From High Touch To Low Touch

vaibhav-sagarBy Vaibhav Sagar, Senior Technology Consultant, Open System Tech

Higher buy-side expectations and the rapidity of technological advances means a shift to low touch trading will continue.

Back in the day, most market making and client order execution was carried out by human traders. So-called high touch trading was often an opaque process, vulnerable to latency and susceptible to front-running.  Since there was no way for buy-side clients to monitor how the broker desks dealt with their orders, there was always an element of mistrust and misjudgment.

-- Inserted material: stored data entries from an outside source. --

[src/rtl/io_pkg.sv]
`default_nettype none

package io_pkg;

  // CPU bus widths
  localparam int io_addr_w = 16;
  localparam int io_data_w = 8;

  // Beeper/tape port, only address bit 0 is decoded
  localparam logic [io_data_w-1:0] port_fe_lo = 8'hFE;

  // Covox port loads all four channels at once
  localparam logic [io_data_w-1:0] port_covox_all = 8'hFB;

  // Soundrive channel ports A to D
  localparam logic [io_data_w-1:0] port_sd_a = 8'h0F;
  localparam logic [io_data_w-1:0] port_sd_b = 8'h1F;
  localparam logic [io_data_w-1:0] port_sd_c = 8'h4F;
  localparam logic [io_data_w-1:0] port_sd_d = 8'h5F;

  // Bit positions inside port #FE
  localparam int fe_tape_out_bit = 3;
  localparam int fe_beeper_bit   = 4;
  localparam int fe_tape_in_bit  = 6;

endpackage

`default_nettype wire

[src/rtl/audio_pkg.sv]
`default_nettype none

package audio_pkg;

  // Width of each mixed output sample
  localparam int sample_w = 12;

  // Covox / Soundrive DAC channels
  localparam int covox_w  = 8;
  localparam int covox_ch = 4;

  // Channel weight x4
  localparam int covox_shift = 2;

  // Beeper bit adds this to both sides
  localparam int beeper_level = 256;

endpackage

`default_nettype wire

[src/rtl/io_bus_if.sv]
`default_nettype none

interface io_bus_if;
  import io_pkg::*;

  logic [io_data_w-1:0] port;
  logic [io_data_w-1:0] wdata;
  logic                 wr_stb;
  logic                 rd_act;
  logic                 dos;

  // Decoder side
  modport dec (
    output port,
    output wdata,
    output wr_stb,
    output rd_act,
    output dos
  );

  // Register block side
  modport regs (
    input port,
    input wdata,
    input wr_stb,
    input rd_act,
    input dos
  );

endinterface

`default_nettype wire

[src/rtl/io_decode.sv]
`default_nettype none

module io_decode (
  input  logic                         fclk,
  input  logic                         rst,
  input  logic [io_pkg::io_addr_w-1:0] addr,
  input  logic [io_pkg::io_data_w-1:0] din,
  input  logic                         iorq_n,
  input  logic                         rd_n,
  input  logic                         wr_n,
  input  logic                         dos,
  io_bus_if.dec                        bus
);
  import io_pkg::*;

  logic                 wr_req;
  logic                 rd_lvl;
  logic                 wr_seen;
  logic                 wr_stb_q;
  logic [io_data_w-1:0] wr_port;
  logic [io_data_w-1:0] wr_data;

  // Z80 I/O cycle levels
  assign wr_req = ~iorq_n & ~wr_n;
  assign rd_lvl = ~iorq_n & ~rd_n;

  // One strobe per write, rearmed once the write is seen gone
  always_ff @(posedge fclk) begin
    if (rst) begin
      wr_seen  <= 1'b0;
      wr_stb_q <= 1'b0;
    end else begin
      wr_seen  <= wr_req;
      wr_stb_q <= wr_req & ~wr_seen;
    end
  end

  // Port and data captured on the first sampled edge of the write
  always_ff @(posedge fclk) begin
    if (wr_req && !wr_seen) begin
      wr_port <= addr[io_data_w-1:0];
      wr_data <= din;
    end
  end

  // Reads see the live address, writes the captured one
  assign bus.port   = rd_lvl ? addr[io_data_w-1:0] : wr_port;
  assign bus.wdata  = wr_data;
  assign bus.wr_stb = wr_stb_q;
  assign bus.rd_act = rd_lvl;
  assign bus.dos    = dos;

  a_stb_single: assert property (
    @(posedge fclk) disable iff (rst)
    bus.wr_stb |=> !bus.wr_stb
  ) else $error("wr_stb held high for two cycles");

endmodule

`default_nettype wire

[src/rtl/audio_regs.sv]
`default_nettype none

module audio_regs (
  input  logic                         fclk,
  input  logic                         rst,
  io_bus_if.regs                       bus,
  input  logic                         tape_in,
  output logic [io_pkg::io_data_w-1:0] dout,
  output logic                         dout_en,
  output logic                         tape_out,
  output logic                         beeper,
  output logic [audio_pkg::covox_ch-1:0][audio_pkg::covox_w-1:0] covox
);
  import io_pkg::*;
  import audio_pkg::*;

  // Soundrive port per channel, A to D
  localparam logic [io_data_w-1:0] sd_port [covox_ch] = '{
    port_sd_a,
    port_sd_b,
    port_sd_c,
    port_sd_d
  };

  logic                                fe_hit;
  logic                                beeper_q;
  logic                                tape_out_q;
  logic [covox_ch-1:0][covox_w-1:0]    covox_q;
  logic [1:0]                          tape_sync;
  logic [io_data_w-1:0]                rd_word;

  // #FE answers on any even port
  assign fe_hit = bus.port[0] == port_fe_lo[0];

  // Only the beeper and tape bits of #FE are kept
  always_ff @(posedge fclk) begin
    if (rst) begin
      beeper_q   <= 1'b0;
      tape_out_q <= 1'b0;
    end else if (bus.wr_stb && fe_hit) begin
      beeper_q   <= bus.wdata[fe_beeper_bit];
      tape_out_q <= bus.wdata[fe_tape_out_bit];
    end
  end

  // DAC channels, locked out in DOS mode
  always_ff @(posedge fclk) begin
    if (rst) begin
      covox_q <= '0;
    end else if (bus.wr_stb && !bus.dos) begin
      for (int i = 0; i < covox_ch; i++) begin
        if (bus.port == port_covox_all || bus.port == sd_port[i]) begin
          covox_q[i] <= bus.wdata;
        end
      end
    end
  end

  // Tape input is asynchronous
  always_ff @(posedge fclk) begin
    tape_sync <= {tape_sync[0], tape_in};
  end

  always_comb begin
    rd_word                 = '1;
    rd_word[fe_tape_in_bit] = tape_sync[1];
  end

  // Idle bus reads as #FF
  assign dout_en = bus.rd_act & fe_hit;
  assign dout    = dout_en ? rd_word : '1;

  assign tape_out = tape_out_q;
  assign beeper   = beeper_q;
  assign covox    = covox_q;

  a_dos_lock: assert property (
    @(posedge fclk)
    $past(bus.dos) && !$past(rst) |-> $stable(covox_q)
  ) else $error("Covox register changed in DOS mode");

endmodule

`default_nettype wire

[src/rtl/audio_mixer.sv]
`default_nettype none

module audio_mixer #(
  parameter int SAMPLE_DIV = 8
) (
  input  logic                                                  fclk,
  input  logic                                                  rst,
  input  logic                                                  beeper,
  input  logic [audio_pkg::covox_ch-1:0][audio_pkg::covox_w-1:0] covox,
  output logic [audio_pkg::sample_w-1:0]                        sound_l,
  output logic [audio_pkg::sample_w-1:0]                        sound_r,
  output logic                                                  sample_valid
);
  import audio_pkg::*;

  localparam int cnt_w = $clog2(SAMPLE_DIV);
  // One spare bit so an overflow is visible
  localparam int sum_w = sample_w + 1;

  logic [cnt_w-1:0] div_cnt;
  logic             tick;
  logic [sum_w-1:0] mix_l;
  logic [sum_w-1:0] mix_r;

  // Two channels at x4 plus the beeper term
  function automatic logic [sum_w-1:0] mix_pair(
    input logic [covox_w-1:0] ch_a,
    input logic [covox_w-1:0] ch_b,
    input logic               bp
  );
    logic [sum_w-1:0] acc;
    acc = sum_w'(ch_a) << covox_shift;
    acc = acc + (sum_w'(ch_b) << covox_shift);
    if (bp) begin
      acc = acc + sum_w'(beeper_level);
    end
    return acc;
  endfunction

  // Sample rate enable
  assign tick = div_cnt == cnt_w'(SAMPLE_DIV - 1);

  always_ff @(posedge fclk) begin
    if (rst || tick) begin
      div_cnt <= '0;
    end else begin
      div_cnt <= div_cnt + 1'b1;
    end
  end

  // A and B go left, C and D right
  assign mix_l = mix_pair(covox[0], covox[1], beeper);
  assign mix_r = mix_pair(covox[2], covox[3], beeper);

  always_ff @(posedge fclk) begin
    if (rst) begin
      sound_l      <= '0;
      sound_r      <= '0;
      sample_valid <= 1'b0;
    end else begin
      sample_valid <= tick;
      if (tick) begin
        sound_l <= mix_l[sample_w-1:0];
        sound_r <= mix_r[sample_w-1:0];
      end
    end
  end

  a_sum_range: assert property (
    @(posedge fclk) disable iff (rst)
    !mix_l[sample_w] && !mix_r[sample_w]
  ) else $error("mixer sum out of sample range");

endmodule

`default_nettype wire

[src/rtl/audio_top.sv]
`default_nettype none

module audio_top #(
  parameter int SAMPLE_DIV = 8
) (
  input  logic                           fclk,
  input  logic                           rst,
  input  logic [io_pkg::io_addr_w-1:0]   addr,
  input  logic [io_pkg::io_data_w-1:0]   din,
  input  logic                           iorq_n,
  input  logic                           rd_n,
  input  logic                           wr_n,
  input  logic                           dos,
  input  logic                           tape_in,
  output logic [io_pkg::io_data_w-1:0]   dout,
  output logic                           dout_en,
  output logic                           tape_out,
  output logic [audio_pkg::sample_w-1:0] sound_l,
  output logic [audio_pkg::sample_w-1:0] sound_r,
  output logic                           sample_valid
);
  import audio_pkg::*;

  logic                             beeper;
  logic [covox_ch-1:0][covox_w-1:0] covox;

  io_bus_if bus ();

  io_decode u_decode (
    .fclk   (fclk),
    .rst    (rst),
    .addr   (addr),
    .din    (din),
    .iorq_n (iorq_n),
    .rd_n   (rd_n),
    .wr_n   (wr_n),
    .dos    (dos),
    .bus    (bus.dec)
  );

  audio_regs u_regs (
    .fclk     (fclk),
    .rst      (rst),
    .bus      (bus.regs),
    .tape_in  (tape_in),
    .dout     (dout),
    .dout_en  (dout_en),
    .tape_out (tape_out),
    .beeper   (beeper),
    .covox    (covox)
  );

  // Fixed rate sample output
  audio_mixer #(
    .SAMPLE_DIV (SAMPLE_DIV)
  ) u_mixer (
    .fclk         (fclk),
    .rst          (rst),
    .beeper       (beeper),
    .covox        (covox),
    .sound_l      (sound_l),
    .sound_r      (sound_r),
    .sample_valid (sample_valid)
  );

endmodule

`default_nettype wire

A typical high touch order flow involved buy-side orders being sent to sell-side dealers with a limit price range to work on. The sell-side trader would first try and cross an order with other client flow and then maybe cross it with their own book positions. If these approaches failed, the broker would try their best to slice-and-dice the order in the open market.

This process had the advantages and disadvantages of using a trader’s judgement, networks and biases. Manual trading also carried the risk of higher slippage and market impact. Moreover, there wasn’t a smart way to conduct transaction cost analysis or measure market impact.

Arguably, high touch trading often made good sense for illiquid stocks. On the other hand, for liquid, high turnover stocks it was inefficient.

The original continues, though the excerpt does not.